Review of Mike Resnick's Starship: Pirate

For me I have always felt Mike Resnick is my guilty little secret author. Generally I like hard science fiction, I like high concept science in my fiction. Books concerning alternate-dimensions or time travel, genetic manipulations, major scientific advancement and the like written by Stephen Baxter, Robert Charles Wilson, Arthur C. Clarke, Isaac Asimov and others fill my bookshelves.

Mike Resnick's fiction is not like this. His books are galaxy-spanning adventures, without the slightest care for how his starships, blaster pistols, gadgets and gizmos actually work. His worlds are frontier outposts, mankind on the edge, exploring and expanding into new territories. In short he is telling tales of America's old west transplanting the setting to the stars.

This probably leads to another reason why I shouldn't like his work. I do not like western movies. I endured many of them as a kid as my father is a fan, and I would be perfectly happy not seeing another my entire life, and reading one would certainly not figure. So my liking Resnick's fiction is something I try not to understand - I just accept it.

This particular book is the second in a series, although I would guess it is not all that necessary that you would have read the first. Suffice to say Wilson Cole is a hero, the most decorated officer in the Republic's navy. Also he is not particularly liked by the brass, having this tendency to get the job done by any means, even if it means circumventing regulations. That the public adores him, is just another reason why he is despised by the higher ranks.

In book one in the series he saved the day again. I'm not giving anything away - he was hardly likely to die in book one of a series intended to last five volumes.

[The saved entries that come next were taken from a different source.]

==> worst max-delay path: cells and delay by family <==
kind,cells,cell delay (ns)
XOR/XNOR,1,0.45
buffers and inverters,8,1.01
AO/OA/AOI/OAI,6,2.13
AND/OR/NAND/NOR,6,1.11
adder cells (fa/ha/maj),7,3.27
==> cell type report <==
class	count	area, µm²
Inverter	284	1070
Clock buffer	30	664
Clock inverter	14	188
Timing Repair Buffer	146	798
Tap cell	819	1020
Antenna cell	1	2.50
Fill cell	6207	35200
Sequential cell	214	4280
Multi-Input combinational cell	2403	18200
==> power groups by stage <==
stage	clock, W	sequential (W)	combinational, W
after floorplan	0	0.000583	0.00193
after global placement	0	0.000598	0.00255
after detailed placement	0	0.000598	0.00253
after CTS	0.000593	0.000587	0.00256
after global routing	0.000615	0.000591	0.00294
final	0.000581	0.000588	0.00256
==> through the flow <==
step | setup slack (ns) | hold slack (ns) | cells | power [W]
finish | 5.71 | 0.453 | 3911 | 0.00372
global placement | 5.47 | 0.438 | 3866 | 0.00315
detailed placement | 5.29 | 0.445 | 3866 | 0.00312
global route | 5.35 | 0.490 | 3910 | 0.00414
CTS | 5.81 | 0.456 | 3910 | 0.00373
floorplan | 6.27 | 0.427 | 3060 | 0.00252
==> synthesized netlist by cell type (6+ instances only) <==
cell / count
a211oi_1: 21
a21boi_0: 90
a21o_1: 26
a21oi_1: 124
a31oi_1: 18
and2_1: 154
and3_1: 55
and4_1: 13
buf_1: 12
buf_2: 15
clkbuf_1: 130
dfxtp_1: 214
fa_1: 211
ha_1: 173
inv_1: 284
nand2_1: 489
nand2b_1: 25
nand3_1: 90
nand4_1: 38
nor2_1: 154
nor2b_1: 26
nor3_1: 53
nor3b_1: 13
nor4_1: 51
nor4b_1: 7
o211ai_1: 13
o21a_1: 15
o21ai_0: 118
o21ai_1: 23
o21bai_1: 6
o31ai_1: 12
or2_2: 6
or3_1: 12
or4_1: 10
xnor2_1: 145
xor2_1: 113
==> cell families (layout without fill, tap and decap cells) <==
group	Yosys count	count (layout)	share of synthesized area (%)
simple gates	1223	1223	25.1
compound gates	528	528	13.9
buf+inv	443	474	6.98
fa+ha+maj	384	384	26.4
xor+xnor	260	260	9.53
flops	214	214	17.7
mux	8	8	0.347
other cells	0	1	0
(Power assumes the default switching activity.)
`src/rtl/i2cp_pkg.sv`:
```
package i2cp_pkg;
  localparam int BYTE_W = 8;
  localparam logic [4:0] ID_HIGH = 5'b00100;

  typedef enum logic [2:0] {
    ST_IDLE, ST_ADDR, ST_AACK, ST_WBYTE, ST_WACK, ST_RBYTE, ST_RACK, ST_HOLD
  } i2cp_state_e;

  typedef enum logic {BANK_CNV = 1'b0, BANK_DIR = 1'b1} bank_e;

  typedef struct packed {
    logic  hit;
    logic  ack;
    logic  rd;
    bank_e bank;
  } dec_t;

  function automatic logic [6:0] dev_id(input logic [1:0] sel);
    return {ID_HIGH, sel};
  endfunction

  // Decode the first byte after START against both bank addresses.
  function automatic dec_t decode_first(input logic [BYTE_W-1:0] fb,
                                        input logic [1:0] strap);
    dec_t d;
    d = '0;
    d.rd = fb[0];
    d.bank = BANK_DIR;
    if (fb[7:1] == dev_id(2'b00)) begin
      d.hit = 1'b1;
      d.ack = 1'b1;
    end else if (strap != 2'b00 && fb[7:1] == dev_id(strap)) begin
      d.hit  = 1'b1;
      d.bank = BANK_CNV;
      d.ack  = ~fb[0];
    end
    return d;
  endfunction
endpackage

```
`src/rtl/i2cp_line_mon.sv`:
```
module i2cp_line_mon #(
  parameter int STAGES = 2
) (
  input  logic clk,
  input  logic rst_n,
  input  logic scl_i,
  input  logic sda_i,
  output logic scl_lvl,
  output logic sda_lvl,
  output logic scl_rise,
  output logic scl_fall,
  output logic bus_start,
  output logic bus_stop
);
  logic [STAGES-1:0] scl_sh, sda_sh;
  logic scl_q, sda_q;

  always_ff @(posedge clk or negedge rst_n) begin
    if (!rst_n) begin
      scl_sh <= '1;
      sda_sh <= '1;
      scl_q  <= 1'b1;
      sda_q  <= 1'b1;
    end else begin
      scl_sh <= {scl_sh[STAGES-2:0], scl_i};
      sda_sh <= {sda_sh[STAGES-2:0], sda_i};
      scl_q  <= scl_sh[STAGES-1];
      sda_q  <= sda_sh[STAGES-1];
    end
  end

  assign scl_lvl   = scl_sh[STAGES-1];
  assign sda_lvl   = sda_sh[STAGES-1];
  assign scl_rise  = scl_lvl & ~scl_q;
  assign scl_fall  = ~scl_lvl & scl_q;
  assign bus_start = scl_lvl & scl_q & sda_q & ~sda_lvl;
  assign bus_stop  = scl_lvl & scl_q & ~sda_q & sda_lvl;
endmodule

```
`src/rtl/i2cp_engine.sv`:
```
module i2cp_engine
  import i2cp_pkg::*;
(
  input  logic              clk,
  input  logic              rst_n,
  input  logic              scl_lvl,
  input  logic              sda_lvl,
  input  logic              scl_rise,
  input  logic              scl_fall,
  input  logic              bus_start,
  input  logic              bus_stop,
  input  logic [1:0]        strap,
  input  logic [BYTE_W-1:0] rd_data,
  output logic              sda_oe,
  output logic              cnv_wr_en,
  output logic              dir_wr_en,
  output logic              dir_rd_en,
  output logic [BYTE_W-1:0] wr_addr,
  output logic [BYTE_W-1:0] wr_data,
  output logic [BYTE_W-1:0] rd_addr
);
  i2cp_state_e       state;
  logic [3:0]        bit_cnt;
  logic [BYTE_W-1:0] shreg, ptr;
  bank_e             bank;
  logic              is_rd, first_wr, m_ack;
  dec_t              dec;
  logic              byte_done, bus_evt;

  assign dec       = decode_first(shreg, strap);
  assign byte_done = scl_fall && bit_cnt == 4'd8;
  assign bus_evt   = bus_start | bus_stop;
  assign rd_addr   = ptr;

  always_ff @(posedge clk or negedge rst_n) begin
    if (!rst_n) begin
      state <= ST_IDLE; bit_cnt <= '0; shreg <= '0; ptr <= '0;
      bank <= BANK_DIR; is_rd <= 1'b0; first_wr <= 1'b0; m_ack <= 1'b0;
      sda_oe <= 1'b0; cnv_wr_en <= 1'b0; dir_wr_en <= 1'b0; dir_rd_en <= 1'b0;
      wr_addr <= '0; wr_data <= '0;
    end else begin
      cnv_wr_en <= 1'b0;
      dir_wr_en <= 1'b0;
      dir_rd_en <= 1'b0;
      if (bus_stop) begin
        state <= ST_IDLE;
        sda_oe <= 1'b0;
      end else if (bus_start) begin
        state <= ST_ADDR;
        bit_cnt <= '0;
        sda_oe <= 1'b0;
      end else begin
        case (state)
          ST_ADDR, ST_WBYTE: begin
            if (scl_rise) begin
              shreg <= {shreg[BYTE_W-2:0], sda_lvl};
              bit_cnt <= bit_cnt + 4'd1;
            end else if (byte_done) begin
              if (state == ST_ADDR) begin
                if (dec.hit && dec.ack) begin
                  sda_oe <= 1'b1;
                  bank <= dec.bank;
                  is_rd <= dec.rd;
                  state <= ST_AACK;
                end else begin
                  state <= ST_HOLD;
                end
              end else begin
                sda_oe <= 1'b1;
                state <= ST_WACK;
                if (first_wr) begin
                  ptr <= shreg;
                  first_wr <= 1'b0;
                end else begin
                  cnv_wr_en <= (bank == BANK_CNV);
                  dir_wr_en <= (bank == BANK_DIR);
                  wr_addr <= ptr;
                  wr_data <= shreg;
                  ptr <= ptr + 1'b1;
                end
              end
            end
          end
          ST_AACK, ST_RACK: begin
            if (state == ST_RACK && scl_rise) m_ack <= ~sda_lvl;
            if (scl_fall) begin
              bit_cnt <= '0;
              if (state == ST_AACK && !is_rd) begin
                sda_oe <= 1'b0;
                first_wr <= 1'b1;
                state <= ST_WBYTE;
              end else if (state == ST_AACK || m_ack) begin
                dir_rd_en <= 1'b1;
                sda_oe <= ~rd_data[BYTE_W-1];
                shreg <= {rd_data[BYTE_W-2:0], 1'b0};
                ptr <= ptr + 1'b1;
                state <= ST_RBYTE;
              end else begin
                state <= ST_HOLD;
              end
            end
          end
          ST_WACK: begin
            if (scl_fall) begin
              sda_oe <= 1'b0;
              bit_cnt <= '0;
              state <= ST_WBYTE;
            end
          end
          ST_RBYTE: begin
            if (scl_fall) begin
              bit_cnt <= bit_cnt + 4'd1;
              if (bit_cnt == 4'd7) begin
                sda_oe <= 1'b0;
                state <= ST_RACK;
              end else begin
                sda_oe <= ~shreg[BYTE_W-1];
                shreg <= {shreg[BYTE_W-2:0], 1'b0};
              end
            end
          end
          default: ;
        endcase
      end
    end
  end


  oe_scl_low_chk: assert property (@(posedge clk) disable iff (!rst_n)
    (sda_oe != $past(sda_oe)) && !$past(bus_evt) |-> !$past(scl_lvl));

  strobe_onehot_chk: assert property (@(posedge clk) disable iff (!rst_n)
    $onehot0({cnv_wr_en, dir_wr_en, dir_rd_en}));

  wr_pulse_chk: assert property (@(posedge clk) disable iff (!rst_n)
    (cnv_wr_en || dir_wr_en) |=> !(cnv_wr_en || dir_wr_en));

  cnv_strap_chk: assert property (@(posedge clk) disable iff (!rst_n)
    cnv_wr_en |-> strap != 2'b00);

  cnv_no_read_chk: assert property (@(posedge clk) disable iff (!rst_n)
    dir_rd_en |-> bank == BANK_DIR);

  hold_release_chk: assert property (@(posedge clk) disable iff (!rst_n)
    (state == ST_HOLD || state == ST_IDLE) |-> !sda_oe);
endmodule

```
`src/rtl/dual_addr_i2c_port.sv`:
```
module dual_addr_i2c_port #(
  parameter int SYNC_STAGES = 2
) (
  input  logic       clk,
  input  logic       rst_n,
  input  logic       scl_i,
  input  logic       sda_i,
  output logic       sda_oe,
  input  logic [1:0] strap_sel,
  output logic       cnv_wr_en,
  output logic       dir_wr_en,
  output logic [7:0] wr_addr,
  output logic [7:0] wr_data,
  output logic       dir_rd_en,
  output logic [7:0] dir_rd_addr,
  input  logic [7:0] dir_rd_data
);
  logic scl_lvl, sda_lvl, scl_rise, scl_fall, bus_start, bus_stop;

  i2cp_line_mon #(.STAGES(SYNC_STAGES)) u_mon (
    .clk(clk), .rst_n(rst_n), .scl_i(scl_i), .sda_i(sda_i),
    .scl_lvl(scl_lvl), .sda_lvl(sda_lvl), .scl_rise(scl_rise),
    .scl_fall(scl_fall), .bus_start(bus_start), .bus_stop(bus_stop)
  );

  i2cp_engine u_eng (
    .clk(clk), .rst_n(rst_n), .scl_lvl(scl_lvl), .sda_lvl(sda_lvl),
    .scl_rise(scl_rise), .scl_fall(scl_fall), .bus_start(bus_start),
    .bus_stop(bus_stop), .strap(strap_sel), .rd_data(dir_rd_data),
    .sda_oe(sda_oe), .cnv_wr_en(cnv_wr_en), .dir_wr_en(dir_wr_en),
    .dir_rd_en(dir_rd_en), .wr_addr(wr_addr), .wr_data(wr_data),
    .rd_addr(dir_rd_addr)
  );
endmodule

```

So the Navy decides to reward him with a court-martial. His crew disagrees with this, rescue him, steal their ship - a hundred-year-old patrol ship called the Theodore Roosevelt - and they head to the inner frontier.

Well they need to find someway to sustain themselves so they decide on becoming pirates. But being hero-types standard piracy is not going to be way of things - certainly not a moral enough activity for heroes to engage in. So they decide to prey only on other pirates.

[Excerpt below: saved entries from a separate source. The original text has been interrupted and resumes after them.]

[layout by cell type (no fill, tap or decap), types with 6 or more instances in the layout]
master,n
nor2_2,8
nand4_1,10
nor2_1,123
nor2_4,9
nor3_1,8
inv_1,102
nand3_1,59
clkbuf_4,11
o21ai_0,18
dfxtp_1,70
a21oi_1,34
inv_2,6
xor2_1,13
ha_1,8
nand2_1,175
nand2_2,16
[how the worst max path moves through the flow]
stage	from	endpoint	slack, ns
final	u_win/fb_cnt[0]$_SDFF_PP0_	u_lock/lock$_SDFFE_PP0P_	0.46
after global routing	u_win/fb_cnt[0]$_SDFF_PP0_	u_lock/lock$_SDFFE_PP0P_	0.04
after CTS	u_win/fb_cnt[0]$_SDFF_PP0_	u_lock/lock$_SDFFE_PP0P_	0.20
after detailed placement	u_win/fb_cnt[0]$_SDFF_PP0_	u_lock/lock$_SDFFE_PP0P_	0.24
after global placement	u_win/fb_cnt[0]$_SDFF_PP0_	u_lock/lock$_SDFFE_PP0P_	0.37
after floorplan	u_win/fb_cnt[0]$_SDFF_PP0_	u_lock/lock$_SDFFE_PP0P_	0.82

All of which means that we are to meet a fairly familiar bunch of typical Resnick characters in typical Resnick surroundings. But do not for a minute think that this will lead to a very derivative and unoriginal book. This is a galactic-spanning stage remember. If we maintain the old west analogy then hearing the legends of the Frank and Jesse James does not mean we would not want to read about Billy the Kid, the Dalton Gang, "Doc" Holliday, Buffalo Bill or Wyatt Earp.

Resnick's books are fun; they are pick-me-up fiction. This one maintains that, it's a good read. It's not up with his best - for that you would need to check out Ivory or Santiago - but it should entertain anyone who enjoys adventure science fiction.